Big promise seen in combining 2 breast-cancer drugs
Treatment for advanced breast cancer could improve significantly if doctors give women combinations of medications that attack tumors in different ways, two large clinical trials suggest.
LOS ANGELES — Treatment for advanced breast cancer could improve significantly if doctors give women combinations of medications that attack tumors in different ways, two large clinical trials suggest.
In one study, researchers found patients fared better when a breast-cancer drug called an aromatase inhibitor was combined with another medication, Afinitor, which is used to treat kidney cancer but is not yet approved for breast cancer.
In the second study, two standard medications for women with a type of breast cancer known as HER2-positive were more effective when the investigational drug pertuzumab was added to the regimen.
The findings, reported Wednesday at the annual San Antonio Breast Cancer Symposium, point to a new paradigm in treating advanced breast cancer, a field that has not seen significant progress in recent years, cancer specialists said.
The studies signal that advanced breast cancer may be best treated with a strategic combination of targeted medications that wage war on the cancer along several biological pathways.
"These are two terrific new options.

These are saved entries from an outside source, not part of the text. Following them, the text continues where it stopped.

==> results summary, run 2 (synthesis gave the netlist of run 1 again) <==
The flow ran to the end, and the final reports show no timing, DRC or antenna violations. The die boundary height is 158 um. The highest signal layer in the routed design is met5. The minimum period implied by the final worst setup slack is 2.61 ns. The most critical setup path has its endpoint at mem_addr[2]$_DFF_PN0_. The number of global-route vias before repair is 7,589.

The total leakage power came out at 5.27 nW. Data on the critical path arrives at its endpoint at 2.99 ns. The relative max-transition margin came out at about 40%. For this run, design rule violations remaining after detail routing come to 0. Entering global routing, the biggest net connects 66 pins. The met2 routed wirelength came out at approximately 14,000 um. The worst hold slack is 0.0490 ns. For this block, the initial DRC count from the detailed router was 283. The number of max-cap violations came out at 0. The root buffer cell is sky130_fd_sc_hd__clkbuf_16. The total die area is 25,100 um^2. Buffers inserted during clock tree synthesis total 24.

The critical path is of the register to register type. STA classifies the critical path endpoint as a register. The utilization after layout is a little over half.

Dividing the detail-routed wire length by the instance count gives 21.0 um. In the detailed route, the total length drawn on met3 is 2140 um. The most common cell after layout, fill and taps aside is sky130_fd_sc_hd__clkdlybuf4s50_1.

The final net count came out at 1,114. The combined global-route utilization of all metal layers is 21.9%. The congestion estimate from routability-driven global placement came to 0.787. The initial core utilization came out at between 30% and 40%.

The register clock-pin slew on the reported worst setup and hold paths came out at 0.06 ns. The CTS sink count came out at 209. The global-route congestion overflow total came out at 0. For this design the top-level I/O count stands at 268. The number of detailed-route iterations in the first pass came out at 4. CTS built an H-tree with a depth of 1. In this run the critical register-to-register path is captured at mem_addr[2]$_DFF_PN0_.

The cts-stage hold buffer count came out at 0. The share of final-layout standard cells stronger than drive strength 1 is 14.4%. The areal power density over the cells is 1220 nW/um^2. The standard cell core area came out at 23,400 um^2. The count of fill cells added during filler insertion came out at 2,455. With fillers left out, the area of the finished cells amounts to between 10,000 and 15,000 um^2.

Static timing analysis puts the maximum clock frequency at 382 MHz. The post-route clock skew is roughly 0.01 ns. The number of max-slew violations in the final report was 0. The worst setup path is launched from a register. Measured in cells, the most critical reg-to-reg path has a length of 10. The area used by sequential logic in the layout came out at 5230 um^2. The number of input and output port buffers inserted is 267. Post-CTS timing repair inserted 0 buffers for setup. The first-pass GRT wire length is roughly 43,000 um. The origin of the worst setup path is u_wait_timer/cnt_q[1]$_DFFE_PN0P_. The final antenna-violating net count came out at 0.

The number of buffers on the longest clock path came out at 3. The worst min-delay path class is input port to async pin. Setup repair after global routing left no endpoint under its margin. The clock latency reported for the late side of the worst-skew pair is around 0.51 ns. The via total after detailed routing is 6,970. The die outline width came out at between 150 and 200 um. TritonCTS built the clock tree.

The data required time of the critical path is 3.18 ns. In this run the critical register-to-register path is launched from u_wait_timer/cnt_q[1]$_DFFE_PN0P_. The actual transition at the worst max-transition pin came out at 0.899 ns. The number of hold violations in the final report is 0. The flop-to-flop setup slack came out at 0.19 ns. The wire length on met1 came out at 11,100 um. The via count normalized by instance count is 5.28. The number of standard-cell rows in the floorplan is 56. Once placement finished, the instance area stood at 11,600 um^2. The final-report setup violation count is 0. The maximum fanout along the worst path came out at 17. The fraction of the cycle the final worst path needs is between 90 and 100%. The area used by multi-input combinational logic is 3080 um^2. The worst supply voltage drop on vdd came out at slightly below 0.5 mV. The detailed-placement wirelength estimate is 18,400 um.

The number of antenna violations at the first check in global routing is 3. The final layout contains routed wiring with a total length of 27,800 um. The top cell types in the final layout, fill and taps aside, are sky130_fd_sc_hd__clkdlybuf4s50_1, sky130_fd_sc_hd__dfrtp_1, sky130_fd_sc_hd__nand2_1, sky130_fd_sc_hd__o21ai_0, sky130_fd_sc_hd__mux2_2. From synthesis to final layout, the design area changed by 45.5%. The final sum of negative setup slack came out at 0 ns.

They are laying out a map on the way forward for breast cancer," said Dr. Jose Baselga, a professor of medication at Harvard Medical School who was involved in both trials. "The way forward is by doing smart combination therapies."
The approach in many ways mimics that used in treating those infected by HIV: Just as treatment with multiple drugs cuts the chance that the virus can develop resistance, attacking the cancer cells on multiple fronts reduces the chance that the tumors can mutate to thwart the assault against them.
In a large international study, an experimental drug from Genentech called pertuzumab held cancer at bay for a median of 18 months when given with standard treatment, versus 12 months for "You don't see that very often. ... It's a spectacular result," said one study leader, Dr. Sandra Swain, medical director of Washington Hospital Center's cancer institute.
Scientists cautioned that the data so far show only that the patients survived longer before their tumor advanced in size. They have not shown that survival rates are lengthened as well.
The report comes a few weeks after federal approval was revoked for another Genentech drug, Avastin, that did not meaningfully help breast-cancer patients. It still is sold for other tumor types.
The new drugs are some of the first major developments since Herceptin came out in 1998. It has become standard treatment for a certain type of breast cancer.
The new drugs are likely to be very expensive — up to $10,000 a month — and so far have not proved to be cures. Doctors hope they might be when given to women with early-stage cancers when cure is possible, rather than the very advanced cases treated in these studies.
Even short of a cure, about 40,000 U.S. women each year have cancer that spreads beyond the breast, and treatment can make a big difference in their lives.